Pfizer said Friday it is halting the testing of a twice-daily obesity drug, citing side effects.
The company said in a press release it will now focus its future efforts for the drug, danuglipron, on a “once-daily formulation.” It noted high rates of adverse reactions to the twice-daily formulation in its Phase 2b clinical trial of the drug.
“While the most common adverse events were mild and gastrointestinal in nature consistent with the mechanism, high rates were observed,” the company said in the release. “High discontinuation rates, greater than 50%, were seen across all doses compared to approximately 40% with placebo.”
Pfizer said the main adverse effects included nausea, vomiting and diarrhea.
Despite adverse reactions from the twice-daily drug, the study “met its primary endpoint demonstrating statistically significant change in body weight from baseline,” according to Pfizer.

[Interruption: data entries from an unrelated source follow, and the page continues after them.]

## src/hdl/mem_ctrl_pkg.sv

```systemverilog
`default_nettype none

package mem_ctrl_pkg;

    ////////////////////
    // widths
    ////////////////////
    localparam int ADDR_W         = 28;  // request address, 128-bit words
    localparam int WORD_W         = 128;
    localparam int LINE_W         = 512;
    localparam int MEM_ADDR_W     = 26;  // memory line address
    localparam int L2_TAG_W       = 17;
    localparam int L2_SET_W       = 9;
    localparam int L1_TAG_W       = 20;
    localparam int L1_IDX_W       = 8;
    localparam int WORDS_PER_LINE = 4;

    typedef logic [LINE_W-1:0] line_t;
    typedef logic [WORD_W-1:0] word_t;

    typedef struct packed {
        logic                valid;
        logic [L2_TAG_W-1:0] tag;
    } l2_tag_entry_t;

    // one miss from the L2 side
    typedef struct packed {
        logic [ADDR_W-1:0] addr;
        logic [1:0]        l2_way;
        logic              l1_way;    // way 0 or 1 of the L1
        logic              is_write;  // miss came from a store
        logic              to_ic;
        logic              to_dc;
    } l2_req_t;

    typedef struct packed {
        logic [3:0]          way_we;  // one-hot
        logic [L2_SET_W-1:0] set;
        l2_tag_entry_t       tag;
        line_t               line;
    } l2_fill_t;

    typedef struct packed {
        logic [1:0]          ic_we;   // one-hot per L1 way
        logic [1:0]          dc_we;
        logic [L1_IDX_W-1:0] index;
        logic [L1_TAG_W:0]   tag;     // valid bit on top
        word_t               word;
    } l1_fill_t;

    ////////////////////
    // address fields
    ////////////////////
    function automatic logic [1:0] addr_offset(input logic [ADDR_W-1:0] a);
        return a[1:0];
    endfunction

    function automatic logic [L2_SET_W-1:0] addr_l2_set(input logic [ADDR_W-1:0] a);
        return a[L2_SET_W+1:2];
    endfunction

    function automatic logic [L2_TAG_W-1:0] addr_l2_tag(input logic [ADDR_W-1:0] a);
        return a[ADDR_W-1:ADDR_W-L2_TAG_W];
    endfunction

    function automatic logic [L1_IDX_W-1:0] addr_l1_index(input logic [ADDR_W-1:0] a);
        return a[L1_IDX_W-1:0];
    endfunction

    function automatic logic [L1_TAG_W-1:0] addr_l1_tag(input logic [ADDR_W-1:0] a);
        return a[ADDR_W-1:L1_IDX_W];
    endfunction

    function automatic logic [MEM_ADDR_W-1:0] addr_line(input logic [ADDR_W-1:0] a);
        return a[ADDR_W-1:2];  // drop word offset
    endfunction

endpackage

`default_nettype wire

```

## src/hdl/refill_fsm.sv

```systemverilog
`timescale 1ns/1ps
`default_nettype none

module refill_fsm import mem_ctrl_pkg::*; (
    input  logic                  clk,
    input  logic                  rst_n,
    input  logic                  access_clean,
    input  logic                  access_dirty,
    input  l2_req_t               req,
    input  logic                  mem_complete_r,
    input  logic                  mem_complete_w,
    input  logic [MEM_ADDR_W-1:0] victim_addr,
    output logic                  capture,
    output logic [1:0]            victim_way,
    output logic                  fill_go,
    output l2_req_t               active_req,
    output logic                  busy,
    output logic                  mem_re,
    output logic                  mem_we,
    output logic [MEM_ADDR_W-1:0] mem_addr
);

    typedef enum logic [1:0] {
        S_IDLE,
        S_WBACK,  // dirty victim going out
        S_READ,   // waiting for the new line
        S_FILL    // line handed to the fill router
    } state_t;

    state_t state;
    state_t state_nxt;

    logic start_rd;
    logic start_wb;

    ////////////////////
    // acceptance
    ////////////////////
    // L2 holds tags and lines steady only in this cycle,
    // so the victim way goes out with the accept pulse
    assign capture    = !busy && (access_clean || access_dirty);
    assign start_rd   = capture && access_clean;  // clean wins over dirty
    assign start_wb   = capture && !access_clean;
    assign victim_way = req.l2_way;

    assign busy    = (state == S_WBACK) || (state == S_READ);
    assign fill_go = (state == S_READ) && mem_complete_r;  // mem_rd valid now

    ////////////////////
    // next state
    ////////////////////
    always_comb begin
        state_nxt = state;
        case (state)
            S_IDLE, S_FILL: begin
                // the fill cycle already has busy low
                if (start_rd) begin
                    state_nxt = S_READ;
                end else if (start_wb) begin
                    state_nxt = S_WBACK;
                end else begin
                    state_nxt = S_IDLE;
                end
            end
            S_WBACK: begin
                if (mem_complete_w) begin
                    state_nxt = S_READ;  // refill right behind the write-back
                end
            end
            S_READ: begin
                if (mem_complete_r) begin
                    state_nxt = S_FILL;
                end
            end
            default: begin
                state_nxt = S_IDLE;
            end
        endcase
    end

    always_ff @(posedge clk or negedge rst_n) begin
        if (!rst_n) begin
            state  <= S_IDLE;
            mem_re <= 1'b0;
            mem_we <= 1'b0;
        end else begin
            state  <= state_nxt;
            mem_re <= (state_nxt == S_READ);   // level until completion
            mem_we <= (state_nxt == S_WBACK);
        end
    end

    always_ff @(posedge clk or negedge rst_n) begin
        if (!rst_n) begin
            active_req <= '0;
        end else if (capture) begin
            active_req <= req;
        end
    end

    // victim address while writing back, refill address otherwise
    assign mem_addr = (state == S_WBACK) ? victim_addr : addr_line(active_req.addr);

    ////////////////////
    // checks
    ////////////////////
    a_strobe_excl: assert property (
        @(posedge clk) disable iff (!rst_n)
        !(mem_re && mem_we)
    ) else $error("mem_re and mem_we high together");

    a_fill_in_read: assert property (
        @(posedge clk) disable iff (!rst_n)
        fill_go |-> mem_re
    ) else $error("fill_go outside the read-line state");

endmodule

`default_nettype wire

```

## config.mk

```make
export PLATFORM = sky130hd
export DESIGN_NAME = refill_fsm
export DESIGN_NICKNAME = d
export VERILOG_FILES = /design/src/hdl/mem_ctrl_pkg.sv /design/src/hdl/refill_fsm.sv
export SDC_FILE = /design/constraint.sdc
export NUM_CORES = 1
export LEC_CHECK = 0
export BUFFER_PORTS_ARGS = -buffer_cell sky130_fd_sc_hd__buf_2
export CORE_MARGIN = 3
export CORE_UTILIZATION = 41
export DETAILED_ROUTE_END_ITERATION = 12
export GPL_ROUTABILITY_DRIVEN = 0
export PLACE_DENSITY = 0.75
export SYNTH_ARGS = -nofsm -noshare
export SYNTH_HDL_FRONTEND = slang
export SYNTH_SLANG_ARGS = --single-unit
```

## constraint.sdc

```tcl
create_clock -name clk -period 2.3 [get_ports clk]
set_input_delay 0.46 -clock clk [delete_from_list [all_inputs] [get_ports clk]]
set_output_delay 0.46 -clock clk [all_outputs]
set_load 0.05 [all_outputs]
```

After elaboration in Yosys (flattened, before gate mapping)
Index checks and enable logic that the tools add are counted.
- register bits after elaboration: 38
- logic and storage cells: 30
- equality and inequality tests: 5
- mux-type cells: 6
- reductions and logical operators: 10
- operator list (operator ; number):
    $mux W26 ; 1
    $eq A2 B2 Y1 const B ; 3
    $mux W2 ; 3
    $pmux W2 S3 ; 1
    $eq A2 B1 Y1 const B ; 2
    $logic_and A1 B1 Y1 ; 4
    $logic_not A1 Y1 ; 2
    $logic_not A2 Y1 ; 1
    $logic_or A1 B1 Y1 ; 2
    $reduce_or A2 Y1 ; 1
    $mux W1 ; 1

Logic depth before layout (Yosys ltp)
Gate-level depths: netlist of the first run.
- depth after elaboration: 9
- depth in mapped cells: 6
- gate-level depth less buffers: 5

Least setup slack after synthesis of the first run
Ideal clock, no wire load.
- path kind: register to output
- start point: reg state[1]
- end point: out mem_addr[10]
- arrival: 1.439 ns
- data required time: 1.840 ns
- setup slack: 0.401 ns
- cell stages (with the launch flop): 6
- cell sequence: dfrtp_1 inv_1 ha_1 buf_2 buf_2 mux2_2
- longest elaborated chain between the ends: 2
- RTL lines (item ; line ; text):
    from (decl) ; refill_fsm.sv:30 ; state_t state;
    from (signal assigned) ; refill_fsm.sv:87 ; state <= state_nxt;
    $eq A2 B1 Y1 ; refill_fsm.sv:102 ; assign mem_addr = (state == S_WBACK) ? victim_addr : addr_line(active_req.addr);
    $mux W26 ; refill_fsm.sv:102 ;
    to (decl) ; refill_fsm.sv:20 ; output logic [MEM_ADDR_W-1:0] mem_addr
No other way between the ends.

Worst setup path after layout of the first run
- start point: reg state[1]
- end point: out mem_addr[14]
Same word-level chain as after synthesis.

==> results.toml, run 1 <==
[logic_synthesis]
netlist-cell-type-count = 16
yosysMostFrequentCell = "dfrtp_1"
synth_commonest_cells = "dfrtp_1, mux2_2, mux2_4"
syn_area_per_cell_um2 = 15.5
yosysTopAreaCellShare_pct = 49.1
ys_warn_count = 0
synth-seq-cells = 38
yosys.area.top_type = "dfrtp_1"
synthesis.nets = 194
syn-cell-area_um2 = 1940
ys.flop_type = "dfrtp_1"
synth_enable_flop_cells = 0
synthTopCellsByArea = "dfrtp_1, mux2_4, mux2_2"
synthCells = 125
synthArstFlopShare_pct = 100
seq_area_frac_synth_pct = 49.1

[worst_setup_path]
worstPathRequired_ns = 1.84
worst-setup-path-type = "reg2out"
r2r_cells = 5
cp-start-kind = "flop"
r2r_start = "state[0]$_DFF_PN0_"
crit_fanout = 17
critPathCaptureType = "output port"
timing.rr.end = "active_req[20]$_DFFE_PN0P_"
cp.arrival_ns = 1.73
r2r_setup_slack_ns = 0.41

[placed_design]
io_buffers = 132
dpl.hpwl_mm = 3.36
place_area_um2 = 2630

[outcome]
status = "completed"

[min_path]
min_path_type = "in2async"

[floorplan]
row_count = 24
start_util_pct = 43.6
ioPinCount = 133
die-area_um2 = 5580
fp.dieH_um = 74.7
die_w_um = 74.7
coreArea_um2 = 4440

[cts]
cts.htree.levels = 2
clock_latency_ns = 0.28
clk_pin_slew_ns = 0.07
clkSinkCount = 38
numCtsBuffers = 5
cts_tree = "done"
holdBufCountCts = 0
cts-root-buf = "clkbuf_8"
clockBufferDepth = 2

[routing]
ant_nets = 0
finalWirelength_mm = 4.46
vias = 1501
routed_via_density = 4.83
initialDrtViolationCount = 61
wl_per_cell_um = 14.3
dr.pass1.iters = 4
drc = 0

[global_route]
grt_max_degree = 39
antenna_found_initial = 0
grt_overflow_total = 0
grt_pass1_wl_mm = 6.56
grt_use_total_pct = 15.7
grt_pass1_vias = 1377

[sta]
post-route-min-period_ns = 2.19
relSlewSlack_pct = 44.7
period_share_pct = 95.1
finalHoldViolCount = 0
tightest_slew_ns = 0.830
setup_viol = 0
rsz0062_at_grt = "no"
fmax_mhz = 457
setup_tns_ns = 0
final_max_slew_viol_count = 0
fin_skew_ns = 0.00389

[finish]
stdcell_area_um2 = 2710
area_delta_synth_final_pct = 40.1
n_antenna_cell = 0
drive_above_1_share_pct = 77.6
nNetsFinal = 328
fill_cells = 355

[flow_run]
cap_violations = 0
[sequential cells by signal (all words and copies together) (netlist names)]
name / count
active_req: 34
mem_we: 1
state: 2
mem_re: 1
[metal layers]
layer | part of all wire [%] | wire, um | global-route usage (%) | vias up
li1 | - | - | - | 710
met2 | 46 | 2030 | 26.1 | 106
met1 | 42 | 1860 | 18.7 | 683
met4 | 0.52 | 23 | 5.34 | 0
met5 | 0 | 0 | 0 | -
met3 | 12 | 542 | 6.01 | 2
[kinds of logic after synthesis]
| logic type | synth area share (%) |
|---|---|
| compound gates | 2.20 |
| mux | 40.5 |
| buf+inv | 4.26 |
| simple gates | 2.00 |
| flops | 49.1 |
| fa+ha+maj | 1.94 |
[worst max-delay path, stage by stage, from the launching register on]
cell and delay (ns):
dfrtp_1 0.42, inv_1 0.07, ha_1 0.17, buf_6 0.20
mux2_2 0.36, buf_2 0.21
[repair_timing]
item                                    4_1_cts  5_1_grt
gates resized for setup                       0        1
hold endpoints to repair                      0        0
setup buffers                                 0        0
endpoints found under the setup margin        0        7
[placed cells by master, fill, tap and decap left out]
| master | synthesis | layout |
|---|---|---|
| nor2_1 | 2 | 2 |
| o2bb2ai_1 | 1 | 1 |
| and2_1 | 2 | 2 |
| o21ai_4 | 1 | 1 |
| buf_6 | 3 | 1 |
| mux2_4 | 29 | 29 |
| buf_2 | 3 | 132 |
| mux2_2 | 31 | 31 |
| dfrtp_1 | 38 | 38 |
| clkbuf_8 | 0 | 5 |
| ha_1 | 3 | 3 |
| o21ai_0 | 2 | 2 |
| inv_1 | 5 | 5 |
| buf_4 | 2 | 1 |
| buf_12 | 0 | 1 |
| nand3b_1 | 1 | 1 |
| o211ai_1 | 1 | 1 |
| clkbuf_1 | 0 | 2 |
| nand4bb_1 | 1 | 1 |
[worst max-delay path by stage]
stage	start	endpoint	slack, ns	depth (start not counted)
2_1_floorplan	state[1]$_DFF_PN0_	mem_addr[10]	0.40	5
6_report	state[1]$_DFF_PN0_	mem_addr[14]	0.11	5
3_5_place_dp	state[1]$_DFF_PN0_	mem_addr[14]	0.38	5
3_3_place_gp	state[1]$_DFF_PN0_	mem_addr[14]	0.42	5
4_1_cts	state[1]$_DFF_PN0_	mem_addr[14]	0.05	5
5_1_grt	state[0]$_DFF_PN0_	capture	0.003	5
[per-stage QoR]
| step | setup slack [ns] | std cells | hold slack [ns] | utilization (%) |
|---|---|---|---|---|
| after floorplan | 0.401 | 125 | 0.164 | - |
| after global placement | 0.416 | 304 | 0.487 | 59.3 |
| after detailed placement | 0.378 | 304 | 0.487 | 59.3 |
| after CTS | 0.0514 | 311 | 0.304 | 61.0 |
| after global routing | 0.00270 | 311 | 0.348 | 61.1 |
| final | 0.114 | 311 | 0.280 | 61.1 |
[final cells by class]
class / instances / area [um2] / share of cell area (%)
Sequential cell: 38 / 951 / 35.0
Multi-Input combinational cell: 74 / 903 / 33.3
Timing Repair Buffer: 135 / 699 / 25.8
Clock buffer: 7 / 76.3 / 2.81
Tap cell: 52 / 65.1 / 2.40
Inverter: 5 / 18.8 / 0.692
Power of run 1 is not shown: default switching activity piles up to over one toggle a cycle in this logic, so the estimate is an artifact.
==> run 2, diff against run 1 <==
==> constraint.sdc (replaced) <==
create_clock -name clk -period 2.3 [get_ports clk]
set_input_delay 0.46 -clock clk [delete_from_list [all_inputs] [get_ports clk]]
set_output_delay 0.46 -clock clk [all_outputs]
set_load 0.1 [all_outputs]
==> run 2 against run 1 <==
Register-to-register slack better by 0.08 ns. Cell count is 0.32% higher. Critical path depth stayed put. Clock skew is 0.0014 ns lower. Critical endpoint is now mem_addr[8]. Highest routed layer unchanged.
==> results.toml, run 2 (synthesis results as in run 1) <==
[routing]
ant_nets = 0
vias = 1528
drc = 0
routed_via_density = 4.90
finalWirelength_mm = 4.80
dr.pass1.iters = 4
wl_per_cell_um = 15.4
initialDrtViolationCount = 12

[cts]
clk_pin_slew_ns = 0.07
post_cts_buffers = 0
numCtsBuffers = 5
clockBufferDepth = 2
cts.htree.levels = 2
holdBufCountCts = 0
clock_latency_ns = 0.27
cts-root-buf = "clkbuf_8"
cts_resized = 0
clkSinkCount = 38
cts_tree = "done"

[finish]
top_register = "active_req"
final_common_cell = "buf_2"
area_delta_synth_final_pct = 60.1
final_cell_mix = "buf_2, dfrtp_1, mux2_2"
drive_above_1_share_pct = 78.5
largest_reg_flops = 34
stdcell_area_um2 = 3100
n_antenna_cell = 0
reg_top3 = "active_req: 34 flops, state: 2 flops"
nNetsFinal = 329

[worst_setup_path]
cp-start-kind = "flop"
crit_fanout = 17
critPathCaptureType = "output port"
worst-setup-path-type = "reg2out"
worstPathRequired_ns = 1.84
r2r_start = "state[0]$_DFF_PN0_"
cp-startpoint = "state[1]$_DFF_PN0_"
cp.arrival_ns = 1.72

[sta]
tightest_slew_ns = 0.825
setup_viol = 0
relSlewSlack_pct = 45.0
finalHoldViolCount = 0
final_max_slew_viol_count = 0
post-route-min-period_ns = 2.18
fin_ws_ns = 0.118
setup_tns_ns = 0
fin_skew_ns = 0.00247
rsz0062_at_grt = "no"
period_share_pct = 94.9
fmax_mhz = 458

[floorplan]
die-area_um2 = 5580
ioPinCount = 133
fp.dieH_um = 74.7
row_count = 24
die_w_um = 74.7
start_util_pct = 43.6
coreArea_um2 = 4440

[placed_design]
dpl.hpwl_mm = 3.91
io_buffers = 132
place_area_um2 = 3020
place_ws_ns = 0.401

[global_route]
grt_use_total_pct = 17.3
grt_pass1_vias = 1564
grt_overflow_total = 0
grt_max_degree = 39
antenna_found_initial = 0
grt_pass1_wl_mm = 7.35

[min_path]
min_path_type = "in2async"

[outcome]
status = "completed"

[flow_run]
cap_violations = 0
run 2: changes by cell type in the layout (fill, tap and decap cells not counted):
cell      before  now
clkbuf_4       0    1
buf_4          1    4
buf_12         1   26
clkinv_2       0    2
buf_2        132  105
buf_6          1    0
clkbuf_1       2    0
run 2: per-stage QoR:
| step | hold slack [ns] | instances | utilization, % |
|---|---|---|---|
| detailed placement | 0.488 | 305 | 67.9 |
| global placement | 0.486 | 305 | 67.9 |
| global route | 0.356 | 312 | 69.8 |
| CTS | 0.305 | 312 | 69.7 |
| floorplan | 0.164 | 125 | - |
| finish | 0.276 | 312 | 69.8 |
run 2: final timing paths:
| kind | end | slack, ns | cells after the start |
|---|---|---|---|
| min | active_req[20]$_DFFE_PN0P_ | 0.28 | 1 |
| max reg2reg | active_req[21]$_DFFE_PN0P_ | 0.49 | 5 |
| min in group clk | active_req[14]$_DFFE_PN0P_ | 0.41 | 2 |
| max in group asynchronous | active_req[9]$_DFFE_PN0P_ | 1.50 | 1 |
| max | mem_addr[8] | 0.12 | 5 |
| min reg2reg | active_req[5]$_DFFE_PN0P_ | 0.51 | 1 |
run 2: final cells by class:
class | instances | area, um2
Timing Repair Buffer | 136 | 1080
Clock buffer | 5 | 68.8
Sequential cell | 38 | 951
Fill cell | 330 | 1340
Tap cell | 52 | 65.1
Clock inverter | 2 | 10.0
Inverter | 5 | 18.8
Multi-Input combinational cell | 74 | 903
run 2: critical path: stages (launching register included):
cell     delay (ns)
dfrtp_1        0.41
inv_1          0.07
ha_1           0.15
buf_4          0.24
mux2_2         0.39
buf_12         0.17
run 2: metal layers:
metal | wire [um] | vias to the layer above | global-route usage [%]
li1 | - | 711 | -
met1 | 1960 | 717 | 21.0
met2 | 2290 | 98 | 29.4
met3 | 515 | 2 | 5.87
met4 | 23 | 0 | 4.74
met5 | 0 | - | 0
Power of run 2 is left out for the same reason.
==> run 3, diff against run 2 <==
--- a/config.mk
+++ b/config.mk
@@ -5,6 +5,7 @@
 export SDC_FILE = /design/constraint.sdc
 export NUM_CORES = 1
 export LEC_CHECK = 0
+export ABC_AREA = 1
 export BUFFER_PORTS_ARGS = -buffer_cell sky130_fd_sc_hd__buf_2
 export CORE_MARGIN = 3
 export CORE_UTILIZATION = 41
==> run 3 against run 2 <==
Design area up 6.1%. Cell count up 33%. Critical path depth is the same. Sequential share of layout area decreased by 1.8 points. Hold slack hardly changed. Flip-flop and latch count did not move.
==> results.toml, run 3 <==
[outcome]
status = "completed"

[flow_run]
cap_violations = 0

[worst_setup_path]
cp_cell_sequence = "inv_1 -> ha_1 -> inv_2 -> nor2_8 -> buf_12"
cpMaxStageDelayCell = "dfrtp_1"
max_stage_delay_ns = 0.36
crit_fanout = 17
cp-start-kind = "flop"
worst-setup-path-type = "reg2out"
cp_top_family = "buffers and inverters"
worstPathRequired_ns = 1.84
cp.arrival_ns = 1.69
cp_num_buf_inv = 3
critPathCaptureType = "output port"

[global_route]
grt_pass1_vias = 1805
grt_use_total_pct = 19.2
grt_overflow_total = 0
antenna_found_initial = 0
grt_pass1_wl_mm = 8.34
grt_max_degree = 39

[sta]
post-route-min-period_ns = 2.15
finalHoldViolCount = 0
rsz0062_at_grt = "no"
tightest_slew_ns = 0.836
period_share_pct = 93.5
setup_tns_ns = 0
final_max_slew_viol_count = 0
fmax_mhz = 465
fin_skew_ns = 0.00262
relSlewSlack_pct = 44.2
setup_viol = 0

[logic_synthesis]
synthesis.nets = 304
synthCells = 235
netlist-cell-type-count = 16
yosysMostFrequentCell = "nand2_1"
seq_area_frac_synth_pct = 48.7
synth_enable_flop_cells = 0
ys_warn_count = 0
yosys.area.top_type = "dfrtp_1"
syn-cell-area_um2 = 1950
synthArstFlopShare_pct = 100
syn_area_per_cell_um2 = 8.32
synth-seq-cells = 38
yosysTopAreaCellShare_pct = 48.7
synth_commonest_cells = "nand2_1, dfrtp_1, o21ai_0"
ys.flop_type = "dfrtp_1"
synthTopCellsByArea = "dfrtp_1, nand2_1, o21ai_0"

[finish]
instances_no_fill = 416
n_antenna_cell = 0
final_common_cell = "buf_2"
area_delta_synth_final_pct = 68.2
stdcell_area_um2 = 3290
final_cell_mix = "buf_2, nand2_1, o21ai_2"
drive_above_1_share_pct = 53.3
nNetsFinal = 432
reg_top3 = "active_req: 34 flops, state: 2 flops"
largest_reg_flops = 34
top_register = "active_req"

[floorplan]
row_count = 24
ioPinCount = 133
start_util_pct = 43.7
die-area_um2 = 5630
coreArea_um2 = 4470
die_w_um = 75.0
fp.dieH_um = 75.0

[cts]
clock_latency_ns = 0.28
post_cts_buffers = 0
cts_resized = 0
cts_tree = "done"
clockBufferDepth = 2
clkSinkCount = 38
holdBufCountCts = 0
cts.htree.levels = 2
clk_pin_slew_ns = 0.07
numCtsBuffers = 5
cts-root-buf = "clkbuf_8"

[routing]
drc = 0
finalWirelength_mm = 5.34
initialDrtViolationCount = 84
dr.pass1.iters = 4
vias = 1930
wl_per_cell_um = 12.8
ant_nets = 0
routed_via_density = 4.64

[placed_design]
dp.cells = 408
place_area_um2 = 3180
dpl.hpwl_mm = 4.28
io_buffers = 132

[min_path]
min_path_type = "in2async"
run 3: worst paths after layout:
check | start | end | slack, ns | depth (start not counted)
worst max-delay path | state[0]$_DFF_PN0_ | capture | 0.15 | 5
worst min-delay path | rst_n | active_req[11]$_DFFE_PN0P_ | 0.28 | 1
worst max register to register | state[0]$_DFF_PN0_ | active_req[31]$_DFFE_PN0P_ | 0.45 | 7
worst min register to register | active_req[6]$_DFFE_PN0P_ | active_req[6]$_DFFE_PN0P_ | 0.51 | 2
max in group asynchronous | rst_n | active_req[26]$_DFFE_PN0P_ | 1.50 | 1
min in group clk | req[1] | active_req[1]$_DFFE_PN0P_ | 0.37 | 3
run 3: logic make-up after synthesis:
logic type / share of synthesized area (%)
DFF: 48.7
AOI/OAI and AO/OA: 19.5
buffers and inverters: 12.7
adders and majority gates: 1.92
and+or+nand+nor: 17.2
run 3: metrics by stage:
step | worst slack [ns] | utilization [%] | hold slack [ns]
2_1_floorplan | -0.109 | - | 0.164
6_report | 0.149 | 73.5 | 0.276
3_5_place_dp | 0.410 | 71.0 | 0.483
5_1_grt | 0.0230 | 73.5 | 0.347
3_3_place_gp | 0.454 | 71.0 | 0.478
4_1_cts | 0.0828 | 73.4 | 0.300
run 3: area by class of cell:
type / instances / area [um2]
fill: 334 / 1190
timing repair buffer: 136 / 1120
sequential: 38 / 951
multi-input combinational: 147 / 907
inverter: 35 / 131
clock buffer: 8 / 110
tap: 52 / 65.1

“We believe an improved once-daily formulation of danuglipron could play an important role in the obesity treatment paradigm, and we will focus our efforts on gathering the data to understand its potential profile,” Dr. Mikael Dolsten, chief scientific officer and president of Pfizer Research and Development, said in the release.
“Results from ongoing and future studies of the once-daily danuglipron modified release formulation will inform a potential path forward with an aim to improve the tolerability profile and optimize both study design and execution,” Dolsten continued.
Pfizer also discontinued the development of another obesity drug in June. The company announced it was discontinuing the development of lotiglipron due to elevated levels of the enzyme transaminase being detected during both the Phase 1 and Phase 2 studies. Higher levels of transaminase can point to liver disease or liver damage by way of a drug.